-- DATA RECORDS follows --
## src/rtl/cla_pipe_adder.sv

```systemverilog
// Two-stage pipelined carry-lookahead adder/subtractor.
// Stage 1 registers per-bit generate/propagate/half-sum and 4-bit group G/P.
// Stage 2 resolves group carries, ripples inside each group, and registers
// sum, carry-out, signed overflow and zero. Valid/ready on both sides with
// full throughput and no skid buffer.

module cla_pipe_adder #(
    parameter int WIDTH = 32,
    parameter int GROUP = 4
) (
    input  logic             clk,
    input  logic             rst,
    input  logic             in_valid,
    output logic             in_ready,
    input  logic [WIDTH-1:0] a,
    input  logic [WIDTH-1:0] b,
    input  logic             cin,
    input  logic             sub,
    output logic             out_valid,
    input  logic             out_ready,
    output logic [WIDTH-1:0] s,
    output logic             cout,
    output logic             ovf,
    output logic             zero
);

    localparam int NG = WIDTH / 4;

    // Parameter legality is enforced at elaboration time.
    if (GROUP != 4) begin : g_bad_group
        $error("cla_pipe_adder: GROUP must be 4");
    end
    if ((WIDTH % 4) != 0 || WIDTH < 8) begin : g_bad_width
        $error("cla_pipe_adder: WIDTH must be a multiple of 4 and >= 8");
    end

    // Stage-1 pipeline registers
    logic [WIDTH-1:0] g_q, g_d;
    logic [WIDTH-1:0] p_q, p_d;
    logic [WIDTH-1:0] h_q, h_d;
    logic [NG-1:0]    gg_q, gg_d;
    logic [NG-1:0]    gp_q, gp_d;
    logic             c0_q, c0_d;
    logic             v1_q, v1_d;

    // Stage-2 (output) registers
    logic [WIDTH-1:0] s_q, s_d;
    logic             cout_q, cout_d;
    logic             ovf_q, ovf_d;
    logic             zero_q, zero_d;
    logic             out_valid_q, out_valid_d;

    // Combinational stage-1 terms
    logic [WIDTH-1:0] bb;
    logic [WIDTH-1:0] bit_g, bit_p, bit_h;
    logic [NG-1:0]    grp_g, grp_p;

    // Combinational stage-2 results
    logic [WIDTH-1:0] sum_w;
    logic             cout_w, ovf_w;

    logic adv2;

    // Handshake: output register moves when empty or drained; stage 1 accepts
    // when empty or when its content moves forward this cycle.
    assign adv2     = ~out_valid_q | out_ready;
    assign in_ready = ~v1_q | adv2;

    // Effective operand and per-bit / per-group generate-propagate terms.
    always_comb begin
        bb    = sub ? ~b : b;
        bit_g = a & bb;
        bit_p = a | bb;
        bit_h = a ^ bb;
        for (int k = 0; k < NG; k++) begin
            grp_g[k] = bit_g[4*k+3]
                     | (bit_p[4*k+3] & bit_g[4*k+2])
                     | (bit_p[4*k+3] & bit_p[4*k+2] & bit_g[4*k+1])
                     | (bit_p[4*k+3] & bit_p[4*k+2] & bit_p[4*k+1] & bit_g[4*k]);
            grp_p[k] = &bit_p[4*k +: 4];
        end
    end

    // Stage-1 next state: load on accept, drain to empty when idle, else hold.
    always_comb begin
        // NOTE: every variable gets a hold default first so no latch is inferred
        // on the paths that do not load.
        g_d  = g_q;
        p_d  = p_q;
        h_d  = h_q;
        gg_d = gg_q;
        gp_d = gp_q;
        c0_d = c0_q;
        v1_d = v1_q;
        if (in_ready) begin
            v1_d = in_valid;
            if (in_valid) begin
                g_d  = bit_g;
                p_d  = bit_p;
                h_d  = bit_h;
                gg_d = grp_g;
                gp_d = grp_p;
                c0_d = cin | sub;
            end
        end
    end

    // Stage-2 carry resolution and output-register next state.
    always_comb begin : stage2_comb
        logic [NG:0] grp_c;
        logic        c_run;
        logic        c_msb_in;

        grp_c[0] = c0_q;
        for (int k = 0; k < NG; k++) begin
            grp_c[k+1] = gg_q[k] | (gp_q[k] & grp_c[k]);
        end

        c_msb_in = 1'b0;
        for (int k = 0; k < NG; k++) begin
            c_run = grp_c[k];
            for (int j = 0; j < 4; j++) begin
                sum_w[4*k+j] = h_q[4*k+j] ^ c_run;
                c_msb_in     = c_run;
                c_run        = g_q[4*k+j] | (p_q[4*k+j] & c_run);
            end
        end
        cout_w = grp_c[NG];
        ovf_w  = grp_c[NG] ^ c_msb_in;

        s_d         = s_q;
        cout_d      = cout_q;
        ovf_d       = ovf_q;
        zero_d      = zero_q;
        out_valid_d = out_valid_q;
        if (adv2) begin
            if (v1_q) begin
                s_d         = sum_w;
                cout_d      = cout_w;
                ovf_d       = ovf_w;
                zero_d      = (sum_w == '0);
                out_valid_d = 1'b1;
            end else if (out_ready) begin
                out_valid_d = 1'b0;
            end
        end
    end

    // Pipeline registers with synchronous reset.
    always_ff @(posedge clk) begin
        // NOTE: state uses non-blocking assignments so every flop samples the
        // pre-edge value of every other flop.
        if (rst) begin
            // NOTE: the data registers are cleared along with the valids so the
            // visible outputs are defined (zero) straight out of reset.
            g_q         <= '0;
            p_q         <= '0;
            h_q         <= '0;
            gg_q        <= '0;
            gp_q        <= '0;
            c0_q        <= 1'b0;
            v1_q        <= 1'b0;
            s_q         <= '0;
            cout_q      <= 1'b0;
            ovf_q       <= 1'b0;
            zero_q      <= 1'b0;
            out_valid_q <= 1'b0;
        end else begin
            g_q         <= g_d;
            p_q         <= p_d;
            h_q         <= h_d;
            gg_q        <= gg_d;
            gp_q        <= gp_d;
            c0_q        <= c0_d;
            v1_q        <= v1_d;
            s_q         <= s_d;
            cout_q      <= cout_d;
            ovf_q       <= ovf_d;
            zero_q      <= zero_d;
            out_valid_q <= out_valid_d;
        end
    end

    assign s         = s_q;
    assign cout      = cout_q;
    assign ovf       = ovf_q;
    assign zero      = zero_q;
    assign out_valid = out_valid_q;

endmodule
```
-- DATA RECORDS concluded --
-- DATA RECORDS follows --
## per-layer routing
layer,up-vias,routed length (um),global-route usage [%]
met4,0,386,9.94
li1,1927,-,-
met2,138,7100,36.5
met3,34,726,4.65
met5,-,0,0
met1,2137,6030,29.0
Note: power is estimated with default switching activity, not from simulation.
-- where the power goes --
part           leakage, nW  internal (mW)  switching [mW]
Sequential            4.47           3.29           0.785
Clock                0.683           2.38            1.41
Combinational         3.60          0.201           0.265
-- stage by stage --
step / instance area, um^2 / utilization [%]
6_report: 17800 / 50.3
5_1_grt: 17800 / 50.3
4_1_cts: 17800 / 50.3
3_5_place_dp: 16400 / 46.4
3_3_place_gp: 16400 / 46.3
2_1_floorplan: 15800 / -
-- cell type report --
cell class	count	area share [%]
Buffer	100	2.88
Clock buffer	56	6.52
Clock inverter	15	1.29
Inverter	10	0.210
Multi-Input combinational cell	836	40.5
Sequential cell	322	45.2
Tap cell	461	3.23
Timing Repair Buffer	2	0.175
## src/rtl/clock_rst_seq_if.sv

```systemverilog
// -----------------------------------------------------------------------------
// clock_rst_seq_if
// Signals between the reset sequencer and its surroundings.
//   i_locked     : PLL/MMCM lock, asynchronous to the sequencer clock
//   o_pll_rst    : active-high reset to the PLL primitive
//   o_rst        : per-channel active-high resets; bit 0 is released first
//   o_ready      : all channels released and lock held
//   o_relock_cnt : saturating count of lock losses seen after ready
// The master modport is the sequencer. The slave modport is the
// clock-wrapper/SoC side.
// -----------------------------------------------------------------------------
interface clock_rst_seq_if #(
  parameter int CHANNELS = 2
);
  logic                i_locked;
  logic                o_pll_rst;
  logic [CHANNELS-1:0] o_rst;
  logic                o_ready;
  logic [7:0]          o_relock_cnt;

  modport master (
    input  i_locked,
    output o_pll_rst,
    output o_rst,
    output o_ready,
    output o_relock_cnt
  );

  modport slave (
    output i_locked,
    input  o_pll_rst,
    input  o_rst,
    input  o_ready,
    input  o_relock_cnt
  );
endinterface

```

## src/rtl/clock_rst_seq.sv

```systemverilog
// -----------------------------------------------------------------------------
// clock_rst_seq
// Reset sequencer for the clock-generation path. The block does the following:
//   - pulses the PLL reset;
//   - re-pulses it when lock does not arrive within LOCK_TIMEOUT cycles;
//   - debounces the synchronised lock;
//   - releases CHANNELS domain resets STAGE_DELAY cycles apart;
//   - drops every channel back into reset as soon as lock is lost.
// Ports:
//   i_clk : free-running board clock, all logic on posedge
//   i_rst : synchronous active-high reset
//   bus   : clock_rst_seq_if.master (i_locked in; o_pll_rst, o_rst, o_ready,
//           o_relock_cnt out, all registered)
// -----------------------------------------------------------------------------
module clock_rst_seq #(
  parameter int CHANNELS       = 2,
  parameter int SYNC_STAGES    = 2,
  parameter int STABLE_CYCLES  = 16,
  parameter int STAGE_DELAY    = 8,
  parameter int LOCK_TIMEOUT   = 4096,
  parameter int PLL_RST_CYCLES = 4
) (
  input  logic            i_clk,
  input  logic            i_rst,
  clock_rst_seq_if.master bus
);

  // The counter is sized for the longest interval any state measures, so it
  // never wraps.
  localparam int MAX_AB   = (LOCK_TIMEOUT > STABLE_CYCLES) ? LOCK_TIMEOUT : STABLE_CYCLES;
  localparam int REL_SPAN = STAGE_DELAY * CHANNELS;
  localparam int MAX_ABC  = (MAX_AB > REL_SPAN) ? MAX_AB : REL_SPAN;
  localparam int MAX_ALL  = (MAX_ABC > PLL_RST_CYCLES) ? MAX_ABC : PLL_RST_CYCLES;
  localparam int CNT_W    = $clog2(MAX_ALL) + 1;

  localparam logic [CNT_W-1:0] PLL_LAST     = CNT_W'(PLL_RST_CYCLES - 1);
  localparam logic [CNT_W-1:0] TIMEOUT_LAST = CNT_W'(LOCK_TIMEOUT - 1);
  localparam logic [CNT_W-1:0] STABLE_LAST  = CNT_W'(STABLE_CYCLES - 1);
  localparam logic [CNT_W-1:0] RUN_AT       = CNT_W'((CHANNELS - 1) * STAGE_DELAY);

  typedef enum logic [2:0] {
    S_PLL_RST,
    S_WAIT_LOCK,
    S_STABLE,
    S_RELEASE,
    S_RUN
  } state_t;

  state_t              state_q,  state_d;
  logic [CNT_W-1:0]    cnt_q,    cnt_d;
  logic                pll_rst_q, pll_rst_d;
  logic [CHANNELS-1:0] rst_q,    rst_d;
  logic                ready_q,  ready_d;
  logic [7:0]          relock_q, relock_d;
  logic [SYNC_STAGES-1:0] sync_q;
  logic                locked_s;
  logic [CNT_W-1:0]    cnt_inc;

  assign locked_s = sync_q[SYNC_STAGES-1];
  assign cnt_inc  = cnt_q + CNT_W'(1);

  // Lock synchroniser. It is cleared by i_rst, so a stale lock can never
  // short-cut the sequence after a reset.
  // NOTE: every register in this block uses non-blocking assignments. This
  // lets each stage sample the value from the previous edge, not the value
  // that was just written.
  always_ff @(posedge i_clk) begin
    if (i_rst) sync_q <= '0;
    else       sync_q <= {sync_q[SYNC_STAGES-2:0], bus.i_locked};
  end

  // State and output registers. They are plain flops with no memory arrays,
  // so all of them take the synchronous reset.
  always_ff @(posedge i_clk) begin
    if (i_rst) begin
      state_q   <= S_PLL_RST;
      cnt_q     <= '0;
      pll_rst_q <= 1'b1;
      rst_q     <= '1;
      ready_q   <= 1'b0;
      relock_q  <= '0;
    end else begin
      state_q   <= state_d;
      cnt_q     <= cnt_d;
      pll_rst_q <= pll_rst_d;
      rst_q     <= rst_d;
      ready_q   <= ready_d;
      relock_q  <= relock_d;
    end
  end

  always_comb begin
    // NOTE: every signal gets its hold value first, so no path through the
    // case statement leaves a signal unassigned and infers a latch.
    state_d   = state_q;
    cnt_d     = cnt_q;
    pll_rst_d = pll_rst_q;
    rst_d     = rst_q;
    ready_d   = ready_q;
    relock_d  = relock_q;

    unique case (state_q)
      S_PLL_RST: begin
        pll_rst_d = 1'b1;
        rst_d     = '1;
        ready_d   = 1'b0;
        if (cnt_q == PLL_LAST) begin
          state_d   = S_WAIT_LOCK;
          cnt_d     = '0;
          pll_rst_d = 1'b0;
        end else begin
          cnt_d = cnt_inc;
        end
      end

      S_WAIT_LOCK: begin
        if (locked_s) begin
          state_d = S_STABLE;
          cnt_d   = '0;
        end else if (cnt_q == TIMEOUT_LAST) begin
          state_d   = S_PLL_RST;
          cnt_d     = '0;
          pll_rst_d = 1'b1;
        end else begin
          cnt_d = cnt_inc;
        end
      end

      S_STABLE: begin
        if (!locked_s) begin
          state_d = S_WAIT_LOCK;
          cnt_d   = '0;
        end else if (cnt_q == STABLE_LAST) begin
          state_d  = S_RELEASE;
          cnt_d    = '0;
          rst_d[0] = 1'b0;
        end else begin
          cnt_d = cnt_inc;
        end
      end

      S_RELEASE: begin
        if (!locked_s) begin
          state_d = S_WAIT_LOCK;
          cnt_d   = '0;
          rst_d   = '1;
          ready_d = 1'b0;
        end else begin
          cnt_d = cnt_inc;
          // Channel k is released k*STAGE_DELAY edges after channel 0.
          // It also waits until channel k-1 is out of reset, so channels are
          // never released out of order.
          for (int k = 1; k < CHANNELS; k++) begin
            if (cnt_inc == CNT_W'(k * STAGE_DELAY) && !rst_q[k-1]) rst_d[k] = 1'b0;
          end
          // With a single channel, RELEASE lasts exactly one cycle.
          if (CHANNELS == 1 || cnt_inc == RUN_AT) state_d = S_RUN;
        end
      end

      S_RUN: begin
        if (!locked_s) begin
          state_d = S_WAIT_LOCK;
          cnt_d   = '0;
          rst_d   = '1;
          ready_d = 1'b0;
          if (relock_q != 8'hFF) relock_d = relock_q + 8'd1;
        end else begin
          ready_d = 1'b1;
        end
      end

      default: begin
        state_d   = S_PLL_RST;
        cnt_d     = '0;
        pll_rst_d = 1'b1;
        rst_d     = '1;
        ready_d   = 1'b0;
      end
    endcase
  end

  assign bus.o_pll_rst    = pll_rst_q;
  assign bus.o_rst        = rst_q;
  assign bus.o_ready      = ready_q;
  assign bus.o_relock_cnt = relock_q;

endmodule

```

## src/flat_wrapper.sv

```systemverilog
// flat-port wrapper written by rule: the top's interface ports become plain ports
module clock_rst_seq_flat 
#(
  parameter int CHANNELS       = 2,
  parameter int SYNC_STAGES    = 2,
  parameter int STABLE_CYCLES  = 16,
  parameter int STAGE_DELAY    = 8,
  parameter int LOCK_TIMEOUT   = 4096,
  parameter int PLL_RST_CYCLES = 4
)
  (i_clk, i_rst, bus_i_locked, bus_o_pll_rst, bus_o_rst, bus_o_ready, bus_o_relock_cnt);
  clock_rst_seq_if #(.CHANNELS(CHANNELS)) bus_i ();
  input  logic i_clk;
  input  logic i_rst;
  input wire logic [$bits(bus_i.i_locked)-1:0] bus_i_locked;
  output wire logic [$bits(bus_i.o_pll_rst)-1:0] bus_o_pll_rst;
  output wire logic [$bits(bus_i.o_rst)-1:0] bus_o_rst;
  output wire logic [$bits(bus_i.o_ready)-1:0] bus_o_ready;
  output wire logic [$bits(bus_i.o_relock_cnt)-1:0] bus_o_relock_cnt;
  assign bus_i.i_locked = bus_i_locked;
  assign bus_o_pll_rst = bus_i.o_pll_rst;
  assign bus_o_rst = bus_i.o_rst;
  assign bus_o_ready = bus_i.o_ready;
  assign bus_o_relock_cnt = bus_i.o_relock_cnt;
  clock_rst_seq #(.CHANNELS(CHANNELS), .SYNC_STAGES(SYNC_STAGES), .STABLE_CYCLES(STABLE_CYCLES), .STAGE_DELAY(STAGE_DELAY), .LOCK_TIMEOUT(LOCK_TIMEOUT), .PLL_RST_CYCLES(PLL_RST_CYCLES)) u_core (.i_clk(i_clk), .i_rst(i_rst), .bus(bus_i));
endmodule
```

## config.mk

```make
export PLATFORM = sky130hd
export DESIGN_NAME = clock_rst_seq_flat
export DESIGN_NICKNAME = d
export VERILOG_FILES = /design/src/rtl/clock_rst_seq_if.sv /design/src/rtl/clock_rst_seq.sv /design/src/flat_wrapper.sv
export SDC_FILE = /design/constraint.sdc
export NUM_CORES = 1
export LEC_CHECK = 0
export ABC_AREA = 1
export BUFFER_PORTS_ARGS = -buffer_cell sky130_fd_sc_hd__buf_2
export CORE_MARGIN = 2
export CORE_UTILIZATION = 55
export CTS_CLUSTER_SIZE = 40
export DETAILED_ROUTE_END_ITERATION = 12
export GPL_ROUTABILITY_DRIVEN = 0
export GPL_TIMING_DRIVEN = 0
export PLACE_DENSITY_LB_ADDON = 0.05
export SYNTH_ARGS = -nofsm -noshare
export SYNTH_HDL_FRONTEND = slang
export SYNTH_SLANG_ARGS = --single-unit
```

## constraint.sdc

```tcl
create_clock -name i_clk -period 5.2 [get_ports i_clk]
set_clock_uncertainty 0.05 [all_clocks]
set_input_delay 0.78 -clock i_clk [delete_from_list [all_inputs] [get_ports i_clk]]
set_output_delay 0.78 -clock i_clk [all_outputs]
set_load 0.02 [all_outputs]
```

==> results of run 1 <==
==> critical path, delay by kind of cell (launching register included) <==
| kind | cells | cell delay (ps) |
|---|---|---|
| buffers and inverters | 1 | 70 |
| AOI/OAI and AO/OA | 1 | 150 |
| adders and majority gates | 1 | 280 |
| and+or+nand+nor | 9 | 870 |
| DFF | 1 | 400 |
-- DATA RECORDS concluded --
- **EXERCISE DETAILS**
Only lines with the word "every" go in the answer. Take them all from the entries above.

- **PROBLEM SOLUTION**
        // NOTE: every variable gets a hold default first so no latch is inferred
        // NOTE: state uses non-blocking assignments so every flop samples the
        // pre-edge value of every other flop.
//   - drops every channel back into reset as soon as lock is lost.
  // NOTE: every register in this block uses non-blocking assignments. This
    // NOTE: every signal gets its hold value first, so no path through the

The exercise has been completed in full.